Macquarie Research has put a $32 price target on BHP Billiton stock and an ‘outperform’ recommendation, indicating that the stock could rise by close to 20 per cent in the year ahead.
Macquarie issued a note to investors after visiting the company’s Olympic Dam copper, gold and uranium mine in South Australia, which may be about to undergo significant expansion.
BHP’s Brownfields Expansion project (BFX) would double the rate of underground development from 30 kilometres a year to 60 kms.
The company has flagged a significant investment of more than US$1 billion over the next five years.
Macquarie’s view is that this would be money well spent. It says: “The BFX project is largely driven by improved ore body knowledge. BHP will more selectively mine higher grades.”

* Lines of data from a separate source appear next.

[config.mk]
export PLATFORM = sky130hd
export DESIGN_NAME = fp_multiplier_flat
export DESIGN_NICKNAME = d
export VERILOG_FILES = /design/src/rtl/fixed_point_pkg.sv /design/src/rtl/fp_multiplier_if.sv /design/src/rtl/fp_multiplier.sv /design/src/flat_wrapper.sv
export SDC_FILE = /design/constraint.sdc
export NUM_CORES = 1
export LEC_CHECK = 0
export BUFFER_PORTS_ARGS = -buffer_cell sky130_fd_sc_hd__buf_2
export CAP_MARGIN = 20
export CORE_MARGIN = 2
export CORE_UTILIZATION = 55
export CTS_CLUSTER_SIZE = 20
export DETAILED_ROUTE_END_ITERATION = 12
export PLACE_DENSITY = 0.75
export SLEW_MARGIN = 0
export SYNTH_ARGS = -nofsm -noshare
export SYNTH_HDL_FRONTEND = slang
export SYNTH_SLANG_ARGS = --single-unit
[constraint.sdc]
create_clock -name clk -period 3.3 [get_ports clk]
set_input_delay 0.495 -clock clk [delete_from_list [all_inputs] [get_ports clk]]
set_output_delay 0.495 -clock clk [all_outputs]
set_load 0.05 [all_outputs]
[src/rtl/fixed_point_pkg.sv]
// Shared Q-format parameters and saturation bounds for the fixed-point
// multicycle arithmetic blocks (multiplier and divider).
package fixed_point_pkg;

    parameter int unsigned FP_WIDTH = 32;
    parameter int unsigned FP_FBITS = 16;

    // Largest positive value representable in a w-bit two's complement word.
    function automatic logic [63:0] fp_max_pos(input int unsigned w);
        return (64'd1 << (w - 32'd1)) - 64'd1;
    endfunction

    // Magnitude of the most negative value representable in a w-bit word.
    function automatic logic [63:0] fp_min_neg_mag(input int unsigned w);
        return 64'd1 << (w - 32'd1);
    endfunction

    localparam logic [FP_WIDTH-1:0] FP_ONE     = FP_WIDTH'(64'd1 << FP_FBITS);
    localparam logic [FP_WIDTH-1:0] FP_MAX_POS = FP_WIDTH'(fp_max_pos(FP_WIDTH));
    localparam logic [FP_WIDTH-1:0] FP_MIN_NEG = FP_WIDTH'(fp_min_neg_mag(FP_WIDTH));

endpackage

[src/rtl/fp_multiplier_if.sv]
// Start/done request bus shared by the multicycle ALU blocks.
interface fp_multiplier_if
    import fixed_point_pkg::*;
#(
    parameter int unsigned WIDTH = FP_WIDTH
) ();
    logic [WIDTH-1:0] a;
    logic [WIDTH-1:0] b;
    logic             start;
    logic [WIDTH-1:0] y;
    logic             done;
    logic             overflow;

    modport master (output a, output b, output start, input y, input done, input overflow);
    modport slave  (input a, input b, input start, output y, output done, output overflow);
endinterface

[src/rtl/fp_multiplier.sv]
// Sequential signed fixed-point multiplier: sign-magnitude shift-add over
// WIDTH cycles, truncation toward zero, saturation on overflow.
module fp_multiplier
    import fixed_point_pkg::*;
#(
    parameter int unsigned WIDTH = FP_WIDTH,
    parameter int unsigned FBITS = FP_FBITS
) (
    input logic            clk,
    input logic            reset,
    fp_multiplier_if.slave bus
);
    localparam int unsigned PW = 2 * WIDTH;
    localparam int unsigned MW = PW - FBITS;
    localparam int unsigned CW = $clog2(WIDTH);

    localparam logic [MW-1:0]    POS_BOUND = MW'(fp_max_pos(WIDTH));
    localparam logic [MW-1:0]    NEG_BOUND = MW'(fp_min_neg_mag(WIDTH));
    localparam logic [WIDTH-1:0] SAT_POS   = WIDTH'(fp_max_pos(WIDTH));
    localparam logic [WIDTH-1:0] SAT_NEG   = WIDTH'(fp_min_neg_mag(WIDTH));

    typedef enum logic [1:0] {
        IDLE = 2'd0,
        CALC = 2'd1,
        SIGN = 2'd2,
        DONE = 2'd3
    } state_e;

    state_e           state_q, state_d;
    logic [PW-1:0]    mcand_q, mcand_d;
    logic [WIDTH-1:0] mplier_q, mplier_d;
    logic [PW-1:0]    acc_q, acc_d;
    logic [CW-1:0]    cnt_q, cnt_d;
    logic             sign_q, sign_d;
    logic [WIDTH-1:0] y_q, y_d;
    logic             done_q, done_d;
    logic             ovf_q, ovf_d;

    logic [WIDTH-1:0] a_abs_s;
    logic [WIDTH-1:0] b_abs_s;
    logic [MW-1:0]    mag_s;

    // Magnitudes are WIDTH-bit unsigned, so the most negative operand keeps its full magnitude.
    assign a_abs_s = bus.a[WIDTH-1] ? (~bus.a + WIDTH'(1)) : bus.a;
    assign b_abs_s = bus.b[WIDTH-1] ? (~bus.b + WIDTH'(1)) : bus.b;
    assign mag_s   = acc_q[PW-1:FBITS];

    // Next-state and datapath control.
    always_comb begin
        state_d  = state_q;
        mcand_d  = mcand_q;
        mplier_d = mplier_q;
        acc_d    = acc_q;
        cnt_d    = cnt_q;
        sign_d   = sign_q;
        y_d      = y_q;
        ovf_d    = ovf_q;
        done_d   = 1'b0;

        case (state_q)
            IDLE: begin
                if (bus.start) begin
                    if ((bus.a != WIDTH'(0)) && (bus.b != WIDTH'(0))) begin
                        mcand_d  = {{WIDTH{1'b0}}, a_abs_s};
                        mplier_d = b_abs_s;
                        sign_d   = bus.a[WIDTH-1] ^ bus.b[WIDTH-1];
                        acc_d    = '0;
                        cnt_d    = '0;
                        state_d  = CALC;
                    end else begin
                        y_d     = '0;
                        ovf_d   = 1'b0;
                        done_d  = 1'b1;
                        state_d = IDLE;
                    end
                end else begin
                    state_d = IDLE;
                end
            end
            CALC: begin
                if (mplier_q[0]) begin
                    acc_d = acc_q + mcand_q;
                end else begin
                    acc_d = acc_q;
                end
                mcand_d  = mcand_q << 1;
                mplier_d = mplier_q >> 1;
                cnt_d    = cnt_q + CW'(1);
                if (cnt_q == CW'(WIDTH - 1)) begin
                    state_d = SIGN;
                end else begin
                    state_d = CALC;
                end
            end
            SIGN: begin
                if (!sign_q && (mag_s > POS_BOUND)) begin
                    y_d   = SAT_POS;
                    ovf_d = 1'b1;
                end else if (sign_q && (mag_s > NEG_BOUND)) begin
                    y_d   = SAT_NEG;
                    ovf_d = 1'b1;
                end else begin
                    y_d   = sign_q ? (WIDTH'(0) - mag_s[WIDTH-1:0]) : mag_s[WIDTH-1:0];
                    ovf_d = 1'b0;
                end
                state_d = DONE;
            end
            DONE: begin
                done_d  = 1'b1;
                state_d = IDLE;
            end
            default: begin
                state_d = IDLE;
            end
        endcase
    end

    // State and datapath registers with synchronous reset.
    always_ff @(posedge clk) begin
        if (reset) begin
            state_q  <= IDLE;
            mcand_q  <= '0;
            mplier_q <= '0;
            acc_q    <= '0;
            cnt_q    <= '0;
            sign_q   <= 1'b0;
            y_q      <= '0;
            done_q   <= 1'b0;
            ovf_q    <= 1'b0;
        end else begin
            state_q  <= state_d;
            mcand_q  <= mcand_d;
            mplier_q <= mplier_d;
            acc_q    <= acc_d;
            cnt_q    <= cnt_d;
            sign_q   <= sign_d;
            y_q      <= y_d;
            done_q   <= done_d;
            ovf_q    <= ovf_d;
        end
    end

    assign bus.y        = y_q;
    assign bus.done     = done_q;
    assign bus.overflow = ovf_q;

endmodule

[src/flat_wrapper.sv]
// flat-port wrapper written by rule: the top's interface ports become plain ports
module fp_multiplier_flat import fixed_point_pkg::*;
#(
    parameter int unsigned WIDTH = FP_WIDTH,
    parameter int unsigned FBITS = FP_FBITS
)
  (clk, reset, bus_a, bus_b, bus_start, bus_y, bus_done, bus_overflow);
  fp_multiplier_if #(.WIDTH(WIDTH)) bus_i ();
  input logic clk;
  input logic reset;
  input wire logic [$bits(bus_i.a)-1:0] bus_a;
  input wire logic [$bits(bus_i.b)-1:0] bus_b;
  input wire logic [$bits(bus_i.start)-1:0] bus_start;
  output wire logic [$bits(bus_i.y)-1:0] bus_y;
  output wire logic [$bits(bus_i.done)-1:0] bus_done;
  output wire logic [$bits(bus_i.overflow)-1:0] bus_overflow;
  assign bus_i.a = bus_a;
  assign bus_i.b = bus_b;
  assign bus_i.start = bus_start;
  assign bus_y = bus_i.y;
  assign bus_done = bus_i.done;
  assign bus_overflow = bus_i.overflow;
  fp_multiplier #(.WIDTH(WIDTH), .FBITS(FBITS)) u_core (.clk(clk), .reset(reset), .bus(bus_i));
endmodule
==> results of run 1 <==
==> routing by layer <==
metal / vias up / GRT usage, % / part of all wire [%] / wire [um]
met5: - / 0 / 0 / 0
met4: 0 / 6.45 / 1.8 / 628
met3: 45 / 3.74 / 6.8 / 2400
met2: 404 / 44.0 / 44 / 15800
met1: 6082 / 37.7 / 47 / 16700
li1: 6670 / - / - / -
==> where the power goes <==
group | internal, uW | switching (uW)
clock network | 1470 | 1020
logic | 401 | 587
registers | 2510 | 61.2
total | 4380 | 1660
==> flip-flops by register name (all words and copies together), names as in the netlist, named ones only <==
register / flops
u_core.cnt_q: 5
u_core.bus.y: 32
u_core.mplier_q: 32
u_core.state_q: 1
u_core.mcand_q: 64
u_core.bus.done: 1
u_core.bus.overflow: 1
u_core.sign_q: 1
u_core.acc_q: 64
==> cell usage after synthesis, types with 17 or more instances <==
| master | instances | area share [%] |
|---|---|---|
| nand2_1 | 324 | 9.2 |
| dfxtp_1 | 202 | 31 |
| a21oi_1 | 186 | 7.1 |
| o21ai_0 | 183 | 6.9 |
| xor2_1 | 100 | 6.6 |
| nor2_1 | 93 | 2.6 |
| clkbuf_1 | 92 | 2.6 |
| ha_1 | 72 | 6.8 |
| nand3_1 | 54 | 2.0 |
| xnor2_1 | 49 | 3.3 |
| a21o_1 | 36 | 2.0 |
| a22o_1 | 31 | 2.1 |
| o31ai_1 | 30 | 1.7 |
| inv_1 | 28 | 0.80 |
| nor3_1 | 28 | 1.1 |
| a22oi_1 | 27 | 1.5 |
| or3_1 | 21 | 1.0 |
| nand4_1 | 17 | 0.81 |
==> path summary, 6_finish.rpt <==
path	slack, ps	to	startpoint	cells past startpoint
worst max-delay path	-230	u_core.bus.y[29]$_SDFFE_PP0P_	u_core.acc_q[22]$_SDFFE_PP0P_	10
worst min-delay path	290	u_core.mcand_q[0]$_SDFFE_PP0P_	bus_a[0]	3
worst max register to register	-230	u_core.bus.y[29]$_SDFFE_PP0P_	u_core.acc_q[22]$_SDFFE_PP0P_	10
worst min register to register	450	u_core.mplier_q[11]$_SDFFE_PP0P_	u_core.mplier_q[11]$_SDFFE_PP0P_	2
==> worst max-delay path, cell delays in order, from the launching register on <==
cell     delay (ps)
dfxtp_2         320
or4_4           530
or4_4           530
or4_4           440
or4_4           430
or3_4           350
or2_4           250
o21ai_2         120
xor2_1          160
o21ai_1          70
a22o_1          210
==> layout make-up <==
type | instances | area, um2
flip-flops and latches | 202 | 4050
multi-input cells | 1430 | 8920
clock inverters | 5 | 57.6
inverters | 28 | 105
well taps | 319 | 399
fillers | 2004 | 7460
repair buffers | 259 | 1880
clock buffers | 33 | 663
diodes | 2 | 5.00
==> cells by family after synthesis <==
| kind of cell | Yosys count |
|---|---|
| AND/OR/NAND/NOR | 614 |
| AO/OA/AOI/OAI | 589 |
| flip-flops | 202 |
| XOR/XNOR | 149 |
| buffers and inverters | 140 |
| adder cells (fa/ha/maj) | 73 |
| multiplexers | 5 |
==> per-stage QoR <==
| step | setup WS, ps | hold WS (ps) | instance area, um2 | utilization, % |
|---|---|---|---|---|
| after global routing | -330 | 321 | 16100 | 68.3 |
| final | -226 | 288 | 16100 | 68.3 |
| after floorplan | -253 | 432 | 13300 | - |
| after CTS | -205 | 278 | 15900 | 67.7 |
| after detailed placement | -296 | 432 | 15100 | 64.1 |
| after global placement | -264 | 419 | 15100 | 64.1 |
==> what timing repair did <==
item / 4_1_cts / 5_1_grt
buffers inserted: 6 / 1
pin swaps: 13 / 8
resized for setup: 36 / 31
setup endpoints to repair: 43 / 55
==> summary.txt, run 1 <==
Finish
  • Most frequent cells in the layout: nand2_1 (323), dfxtp_1 (199), a21oi_1 (182), o21ai_0 (165), buf_4 (144)
  • Final net count: 2,084
  • Most frequent standard cell in the layout excluding fill and tap cells: nand2_1
  • Area delta synth->final: 21.9%
  • Share of layout cells above drive strength 1: 18.5%
  • Fin cells: 2,278

Setup path
  • WS Path Type: reg -> reg
  • CP endpoint kind: flop
  • CP max FO: 3
  • Startpoint Class: flop
  • Worst path required time: 3700 ps
  • Arrival time at the worst endpoint: 3920 ps

Route
  • Via count: 13,200
  • Vias per inst: 5.79
  • Routed wire per std cell: 15.6 um
  • DR iter-0 viols: 997
  • Post-Route WL: 35.5 mm
  • Residual DRC count: 0
  • First drt pass iteration count: 6
  • Antenna viol nets, final: 0

CTS
  • H-tree levels: 1
  • Clock sink count: 202
  • CTS tree: built
  • Clock latency on the worst-skew pair: 520 ps
  • Clock-pin slew on the worst setup and hold paths: 60 ps
  • Cts hold-fix bufs: 0
  • Num CTS Buffers: 23
  • Root buffer cell: clkbuf_16
  • Longest Clk Path Bufs: 3

Placement
  • HPWL after detailed placement: 26.1 mm
  • IO buf count: 100
  • GP Congestion: 0.955
  • Placed Instances: 2,231

STA
  • Period utilization: 107%
  • Worst Skew: 17.6 ps
  • Fin crit period: 3530 ps
  • RSZ-0062 raised after global routing: yes
  • Final TNS setup: -716 ps
  • Worst-Margin Slew: 727 ps
  • Fmax: 0.284 GHz
  • Final slew viol count: 0
  • Fin worst setup slack: -226 ps
  • Max_slew headroom: 51.4%
  • Fin. Hold Viols: 0
  • Final setup vio count: 6

Floorplan
  • Die Span Y: 159 um
  • Row count: 56
  • Core area: 23,500 um2
  • # IOs: 101
  • Initial Utilization: 56.1%
  • Die X: 159 um
  • Die Area: 25,300 um2

Synthesis
  • Synth Flop Type: dfxtp_1
  • Seq cells post-synth: 202
  • Synthesized Nets: 1,912
  • Unique masters post-synth: 65
  • Post-synthesis sequential area ratio: 30.6%
  • Post-synth EDFFs: 0
  • Synth Instances: 1,772
  • Mean Syn Cell Area: 7.45 um2
  • Adder-cell share of the synthesized area: 6.98%
  • Synth Area in XOR/XNOR: 9.89%
  • Simple-gate share of the synthesized area: 20.9%
  • Largest family of logic cells by synthesized area: compound AO/OA/AOI/OAI gates
  • Mux cell area share after synthesis: 0.379%
  • Compound-cell area share of the yosys netlist: 27.1%
  • Ys Warns: 0
  • FFs w/ async S/R, synth: 0%
  • Mapped Area: 13,200 um2

Global route
  • GRT overflow: 0
  • Vias in the first global route: 12,100
  • Largest net degree at the start of global routing: 76
  • Initial antenna violation count: 2
  • GRT Total Usage: 26.9%
  • First-pass GRT wire length: 58.5 mm

Outcome
  • Status: finished, violations left
  • Failing checks: negative setup slack

Power and ir drop
  • Total Power: 6040 uW
  • Max IR drop VDD: 0.365 mV
  • Pwr per Cell Area: 376 nW/um2
  • Static leakage: 0.00675 uW

Worst hold path
  • Min-Delay Path Class: in -> reg

Run
  • Max Cap Violations: 0
Note: power is estimated with default switching activity, not from simulation.
==> run 2, diff against run 1 <==
Settings changed: CORE_MARGIN 2 to default.
==> summary.txt, run 2 (same netlist as run 1, synthesis figures left out) <==
Route
  • First drt pass iteration count: 5
  • DR iter-0 viols: 1,118
  • Vias per inst: 5.77
  • Residual DRC count: 0
  • Routed wire per std cell: 15.5 um
  • Antenna viol nets, final: 0
  • Via count: 13,200
  • Post-Route WL: 35.5 mm

Global route
  • Initial antenna violation count: 0
  • GRT overflow: 0
  • Vias in the first global route: 12,300
  • Largest net degree at the start of global routing: 81
  • GRT Total Usage: 29.1%
  • First-pass GRT wire length: 59.0 mm

Finish
  • Area delta synth->final: 22.8%
  • Fin cells: 2,294
  • Share of layout cells above drive strength 1: 18.8%
  • Biggest regs: u_core.acc_q (64), u_core.mcand_q (64)
  • Multi-input logic area: 8880 um2
  • Final net count: 2,101
  • Most frequent cells in the layout: nand2_1 (323), dfxtp_1 (199), a21oi_1 (184), o21ai_0 (172), buf_4 (164)
  • N_diodes: 0
  • Most frequent standard cell in the layout excluding fill and tap cells: nand2_1
  • Register area: 4050 um2
  • Number of fill cells in the layout: 1,957

STA
  • Period utilization: 104%
  • RSZ-0062 raised after global routing: yes
  • Worst Skew: 10.2 ps
  • Fin worst setup slack: -148 ps
  • Final setup vio count: 3
  • Fin. Hold Viols: 0
  • Max_slew headroom: 50.5%
  • Fmax: 0.290 GHz
  • Worst-Margin Slew: 743 ps
  • Fin crit period: 3450 ps
  • Final TNS setup: -385 ps
  • Final slew viol count: 0

CTS
  • CTS tree: built
  • Clock latency on the worst-skew pair: 510 ps
  • H-tree levels: 1
  • Longest Clk Path Bufs: 3
  • Root buffer cell: clkbuf_16
  • Num CTS Buffers: 23
  • Clock sink count: 202
  • Clock-pin slew on the worst setup and hold paths: 60 ps

Placement
  • HPWL after detailed placement: 26.0 mm
  • Placed Instances: 2,254
  • GP Congestion: 0.941
  • IO buf count: 100
  • Dpl ws: -318 ps

Floorplan
  • # IOs: 101
  • Die Span Y: 157 um
  • Core area: 23,500 um2
  • Initial Utilization: 56.2%
  • Row count: 56
  • Die Area: 24,600 um2
  • Die X: 157 um

Outcome
  • Failing checks: negative setup slack
  • Status: finished, violations left

Setup path
  • Worst path required time: 3700 ps
  • Worst reg2reg path depth: 10
  • R2R Setup Slk: -150 ps
  • CP endpoint kind: flop
  • Startpoint Class: flop
  • Crit path top cell by count: or4_4
  • CP max FO: 2
  • R2R Path End: u_core.bus.y[27]$_SDFFE_PP0P_
  • FF-to-FF Start: u_core.acc_q[22]$_SDFFE_PP0P_
  • Worst path slowest cell: or4_4
  • Crit-path cells: or4_4 > or4_4 > or4_4 > or4_4 > or3_4 > buf_4 > o31ai_4 > xor2_1 > o21ai_1 > a22o_1
  • Arrival time at the worst endpoint: 3850 ps
  • WS Path Type: reg -> reg
  • Largest stage delay, worst path: 530 ps

Worst hold path
  • Hold Path Cell Cnt: 3
  • Worst Hold Path EP: u_core.mcand_q[0]$_SDFFE_PP0P_
  • Min-Delay Path Class: in -> reg
  • Worst Hold Launch: bus_a[0]

Run
  • Max Cap Violations: 0

Power and ir drop
  • Total Power: 6250 uW
  • Pwr per Cell Area: 385 nW/um2
  • Static leakage: 0.00685 uW
  • Max IR drop VDD: 0.314 mV
[run 2: cell types whose count changed in the layout (fill, tap and decap cells not counted), moves of 3 or more]
cell       previous run  this run
clkbuf_1              5         1
buf_4               144       164
o21ai_0             165       172
o21ai_2               6         3
bufinv_16             1         4
clkinv_2              2         5
o21ai_1              14        10
buf_12               14        11
[run 2: through the flow]
step / util [%] / cell area, um2 / hold WS [ps]
2_1_floorplan: - / 13300 / 432
3_3_place_gp: 64.8 / 15200 / 423
3_5_place_dp: 64.8 / 15200 / 432
4_1_cts: 68.6 / 16100 / 265
5_1_grt: 69.1 / 16200 / 296
6_report: 69.1 / 16200 / 278
[run 2: metal layers]
metal  GRT usage, %  up-vias  share of wire, %
met2           48.7      373                46
li1               -     6718                 -
met3           3.77       53               5.4
met5              0        -                 0
met1           39.4     6086                47
met4           7.38        0               2.1
[run 2: report_power, final]
part           internal (uW)  leakage (uW)  switching [uW]  total (uW)
clock network           1690      0.000401            1010        2700
logic                    391       0.00481             589         980
registers               2510       0.00164            56.6        2570
total                   4600       0.00685            1650        6250
[run 2: final cells by class]
cell class / count / share of cell area (%)
Multi-Input combinational cell: 1430 / 54.8
Sequential cell: 202 / 25.0
Timing Repair Buffer: 276 / 12.2
Clock buffer: 29 / 4.00
Tap cell: 319 / 2.46
Clock inverter: 10 / 0.949
Inverter: 28 / 0.648
[run 2: what timing repair did]
item	in CTS	in global routing
buffers inserted	1	0
setup endpoints to repair	24	49
hold buffers	0	0
gates resized for setup	21	28
pin swaps	9	17
[run 2: worst max-delay path by stage]
stage                                   from                             to  slack [ps]  cells past startpoint
2_1_floorplan  u_core.acc_q[22]$_SDFFE_PP0P_  u_core.bus.y[29]$_SDFFE_PP0P_        -250                     11
3_3_place_gp                       bus_b[14]   u_core.bus.y[0]$_SDFFE_PP0P_        -260                     10
3_5_place_dp                       bus_a[13]   u_core.bus.y[5]$_SDFFE_PP0P_        -320                     11
4_1_cts        u_core.acc_q[22]$_SDFFE_PP0P_  u_core.bus.y[29]$_SDFFE_PP0P_        -170                     10
5_1_grt        u_core.acc_q[22]$_SDFFE_PP0P_  u_core.bus.y[29]$_SDFFE_PP0P_        -230                     10
6_report       u_core.acc_q[22]$_SDFFE_PP0P_  u_core.bus.y[27]$_SDFFE_PP0P_        -150                     10
[run 2: critical path, delay by kind of cell (launching register included)]
kind                      cells  cell delay [ps]
xor gates and xnor gates      1              210
buffers and inverters         1              160
AOI/OAI and AO/OA             3              450
and+or+nand+nor               5             2210
DFF                           1              310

Current estimates put the Olympic Dam copper resources in excess of 120 million tonnes. At current production rates it would take 500 years to deplete it.
It is the world’s third largest copper deposit, the world’s third largest gold deposit and the largest uranium deposit.
In an earlier note, following the BHP Billiton annual general meeting in Melbourne last month, Macquarie was positive about the appointment of Ken MacKenzie as BHP chair.
MacKenzie, a chief executive of Amcor, was appointed to the BHP board in September last year and took over the chair in June.
“We believe MacKenzie’s background and transformational track record as CEO of the low-margin manufacturing operations at Amcor bode well for his tenure as chairman of BHP, during which he will oversee continued focus on productivity and incremental wins across the portfolio.”
In the year to June, BHP reported revenue of $38.3 billion and net profit of $5.9 billion. The dividend yield was 4 per cent and return on equity 12.1 per cent.
Macquarie is forecasting revenue of $40.1 billion in the current year and a net profit of $6.3 billion. It expects the company’s ROE to fall to 10.7 per cent.
“BHP’s goal of achieving productivity gains of $2 billion by the end of 2018/19 appears achievable, given recent improvements,” Macquarie says.
In addition, the company’s earnings are leveraged to improving petroleum and gas products, and “appears relatively cheap on spot process.”
It has been a big year for the BHP, which came under pressure from hedge fund manager Elliott Management. Elliott proposed a “value unlock” plan for BHP, which included the demerger of its US petroleum business and unification of the structure of the remaining business (it is currently split between an Australian registered company and a British registered company).
Elliott argued that steps need to be taken to address BHP’s “chronic underperformance”, an argument that resonated with other investors and prompted the company to address some of the concerns. Most notably, it is looking for a buyer for its US shale oil business.
The BHP share price hit a peak of $43 in April 2011, before going into a decline that ended at $15.48 in January 2016. Since ten it has climbed back to its current price of around $27 (Friday’s close was $27.58). At that price, its market capitalisation is $87.7 billion.